There is great concern about man-made chlorinated hydrocarbons, such as many pesticides.
Chlorine that normally occurs in plant material, in the form of a salt such as sodium chloride, used almost universally as table salt, provides the chlorine for the reaction.
The study used very high energy X-rays to bombard a soil or plant sample and then passed the rays that were deflected through a spectroscope. The presence of different chemical substances gave different readings.
The research was done by Satish Myneni, an environmental chemist working at Princeton University in Princeton, N.J., and at Lawrence Berkeley National Laboratory in Berkeley, Calif.
Previous work showed relatively small concentrations of chlorinated hydrocarbons in plant material. Myneni's work shows chlorinated hydrocarbons occur at a much higher level than was known.
The X-ray analysis application Myneni pioneered will allow much more extensive analysis of soil samples for chlorinated hydrocarbons because the technique does not require elaborate sample preparation, some of which can affect experimental outcomes.
Identifying compounds in soil or plant material is very difficult because of the extreme complexity of the material.

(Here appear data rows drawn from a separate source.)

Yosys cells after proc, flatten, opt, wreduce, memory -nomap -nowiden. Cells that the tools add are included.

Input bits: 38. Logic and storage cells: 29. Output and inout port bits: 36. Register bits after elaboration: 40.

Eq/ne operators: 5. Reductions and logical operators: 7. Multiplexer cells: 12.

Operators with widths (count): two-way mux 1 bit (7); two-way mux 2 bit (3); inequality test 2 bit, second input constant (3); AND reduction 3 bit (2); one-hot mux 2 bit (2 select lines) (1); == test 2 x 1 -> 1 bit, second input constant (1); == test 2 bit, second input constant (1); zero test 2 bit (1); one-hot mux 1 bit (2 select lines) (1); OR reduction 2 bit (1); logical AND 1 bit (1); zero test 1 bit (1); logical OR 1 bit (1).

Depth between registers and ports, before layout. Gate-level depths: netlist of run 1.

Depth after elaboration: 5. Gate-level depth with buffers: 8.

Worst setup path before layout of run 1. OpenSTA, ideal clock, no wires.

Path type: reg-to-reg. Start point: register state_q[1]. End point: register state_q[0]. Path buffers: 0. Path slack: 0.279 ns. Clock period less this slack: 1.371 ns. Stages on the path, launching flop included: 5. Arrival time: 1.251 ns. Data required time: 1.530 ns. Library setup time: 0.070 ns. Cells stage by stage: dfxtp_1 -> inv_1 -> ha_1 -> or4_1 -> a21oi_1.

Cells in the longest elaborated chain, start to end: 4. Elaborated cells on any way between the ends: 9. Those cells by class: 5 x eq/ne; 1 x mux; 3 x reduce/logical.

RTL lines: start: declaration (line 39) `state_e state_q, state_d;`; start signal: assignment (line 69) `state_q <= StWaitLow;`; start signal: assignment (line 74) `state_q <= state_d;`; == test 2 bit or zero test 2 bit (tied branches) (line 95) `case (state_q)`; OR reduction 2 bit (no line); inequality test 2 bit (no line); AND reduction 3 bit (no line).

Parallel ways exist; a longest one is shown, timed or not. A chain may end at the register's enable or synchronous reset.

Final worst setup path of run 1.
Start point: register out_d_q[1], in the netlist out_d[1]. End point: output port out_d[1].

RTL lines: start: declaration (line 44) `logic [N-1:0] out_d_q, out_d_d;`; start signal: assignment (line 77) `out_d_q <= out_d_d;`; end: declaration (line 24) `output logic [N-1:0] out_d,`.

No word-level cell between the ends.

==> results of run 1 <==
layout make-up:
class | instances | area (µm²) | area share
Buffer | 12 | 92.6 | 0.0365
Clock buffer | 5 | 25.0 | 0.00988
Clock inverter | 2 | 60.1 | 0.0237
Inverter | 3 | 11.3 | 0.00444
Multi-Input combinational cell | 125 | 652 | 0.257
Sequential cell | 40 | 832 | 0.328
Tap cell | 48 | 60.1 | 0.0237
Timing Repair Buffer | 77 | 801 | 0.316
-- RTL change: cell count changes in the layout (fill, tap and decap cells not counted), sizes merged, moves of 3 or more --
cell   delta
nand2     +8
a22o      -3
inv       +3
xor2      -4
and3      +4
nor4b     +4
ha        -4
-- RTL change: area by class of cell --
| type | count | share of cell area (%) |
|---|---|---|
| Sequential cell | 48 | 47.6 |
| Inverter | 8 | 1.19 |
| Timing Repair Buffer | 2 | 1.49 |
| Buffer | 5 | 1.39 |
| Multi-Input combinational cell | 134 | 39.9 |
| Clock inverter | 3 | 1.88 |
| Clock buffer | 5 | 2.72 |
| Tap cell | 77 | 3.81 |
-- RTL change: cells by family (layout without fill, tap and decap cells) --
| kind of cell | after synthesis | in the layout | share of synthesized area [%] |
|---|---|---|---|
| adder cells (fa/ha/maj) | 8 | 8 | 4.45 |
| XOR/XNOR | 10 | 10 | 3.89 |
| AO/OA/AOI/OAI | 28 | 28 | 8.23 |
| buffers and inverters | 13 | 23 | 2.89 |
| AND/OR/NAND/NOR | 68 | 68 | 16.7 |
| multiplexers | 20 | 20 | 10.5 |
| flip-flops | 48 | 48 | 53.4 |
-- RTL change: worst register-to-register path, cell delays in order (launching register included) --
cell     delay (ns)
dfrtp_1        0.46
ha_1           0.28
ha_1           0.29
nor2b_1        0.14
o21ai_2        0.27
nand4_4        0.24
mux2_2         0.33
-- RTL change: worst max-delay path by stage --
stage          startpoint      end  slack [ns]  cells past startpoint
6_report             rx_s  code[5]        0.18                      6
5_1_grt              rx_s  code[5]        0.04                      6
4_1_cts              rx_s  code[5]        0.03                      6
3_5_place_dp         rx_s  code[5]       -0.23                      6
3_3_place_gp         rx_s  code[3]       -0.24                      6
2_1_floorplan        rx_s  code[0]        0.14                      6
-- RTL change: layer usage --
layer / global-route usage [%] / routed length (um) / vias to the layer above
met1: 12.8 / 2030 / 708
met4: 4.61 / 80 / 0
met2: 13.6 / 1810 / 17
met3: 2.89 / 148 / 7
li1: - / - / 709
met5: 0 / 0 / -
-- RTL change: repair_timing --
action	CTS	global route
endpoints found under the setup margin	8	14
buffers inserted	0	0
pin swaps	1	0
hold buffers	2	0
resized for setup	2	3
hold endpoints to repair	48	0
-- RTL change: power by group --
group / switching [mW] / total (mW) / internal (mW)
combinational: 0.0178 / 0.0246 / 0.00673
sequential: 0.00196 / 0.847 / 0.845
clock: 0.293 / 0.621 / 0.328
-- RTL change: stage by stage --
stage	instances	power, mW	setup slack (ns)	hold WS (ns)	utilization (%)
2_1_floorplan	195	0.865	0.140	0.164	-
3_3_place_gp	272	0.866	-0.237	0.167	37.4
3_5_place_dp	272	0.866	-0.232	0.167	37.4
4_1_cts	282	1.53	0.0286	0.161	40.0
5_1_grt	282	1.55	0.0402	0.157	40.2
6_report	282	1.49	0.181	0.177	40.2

"When we're doing an experiment in the lab, we can identify chlorinated compounds pretty easily; it's a piece of cake," Myneni told United Press Interntaional. "We can use gas chromatography methods and things like that. But the problem is when you are bringing a leaf sample or a soil sample or any of the natural samples, the heterogeneity is so high it is very difficult to detect them."
While the x-ray approach has been used before, this is the first time published work reports the technique has been used to analyze chlorinated hydrocarbons in soil and plant samples.
"What this study shows is that we have to think about this a lot more because organochlorines are extremely reactive and they are there in all the soil and all the top soils all over the place that means they may be doing a lot of interesting reactions that we don't know about," Myneni said.
The results are published in the journal Science and avaiable on the sciencemag.org Web site.
One expert on chlorine's use and hazards, Joe Thornton, told UPI that Myneni's work was very interesting scientifically but added, "I don't think it has much bearing at all on what we know about the hazards of industrially produced organochlorines and what we need to do about them."
"The fact that some chlorinated hydrocarbons are produced in the soil doesn't have any impact on our judgment about the impacts on health and the environment of worldwide pollution by dioxins and PCBs, pesticides and other organochlorines and the need to find and implement alternatives to those hazardous substances," he said.
Thornton teaches biology at Columbia University in New York City and is the author of "Pandora's Poison: Chlorine, Health and a New Environmental Strategy," (MIT Press).
While a number of experts acknowledged the novel quality of the work and regarded it as very valuable, they also questioned the quantitative aspect of the results Myneni obtained.
Donald Macalady, professor of geochemistry at Colorado School of Mines in Golden, told UPI: "The exciting part of that paper is the application of that technique to the new materials and the fact that it enables you to look at chlorine in a variety of different organic materials. Where I part company a little bit with (Myneni) is I think he made an attempt to make some quantitative statements that I don't think were justified.
"I'm not trying to say this (work) isn't remarkable. It is remarkable and I think it's a wonderful application," Macalady told UPI, but added he wondered if it would be possible to refine the technique to get more quantitative results.
Myneni said he has found levels of chlorinated hydrocarbons in decayed plant matter in the range of about 50 milligrams per kilogram of soil sample. According to Macalady: "No one has ever found anything anywhere near that high. If that were true that would be rather amazing."
Macalady wondered if some of the sites chosen were remote enough to be free of airborne contamination. Macalady said it could be a problem if people use Myneni's work to say, "'So, you found trace organic chlorine, that doesn't necessarily mean it's anthropogenic (man-made).
Professor William Casey, a geochemist at the University of California in Davis told UPI: "This is not a brand new result, but his very elegant method is a real advance."
Casey, in a commentary accompanying the article, said "it remains unclear whether the organic molecules are really progressively chlorinated during humification (weathering)."
Casey thinks the entire result is dependent upon the ratios of chloride ion to chlorinated hydrocarbons that show up in Myneni's results and does not show absolute amounts of chlorinated hydrocarbons.
But Myneni told UPI the criticism of his work -- that it is impossible to quantify his results -- is incorrect. He said the techniques he used do give quantitative results which leave little doubt the inorganic chlorine is converting to chlorinated hydrocarbons.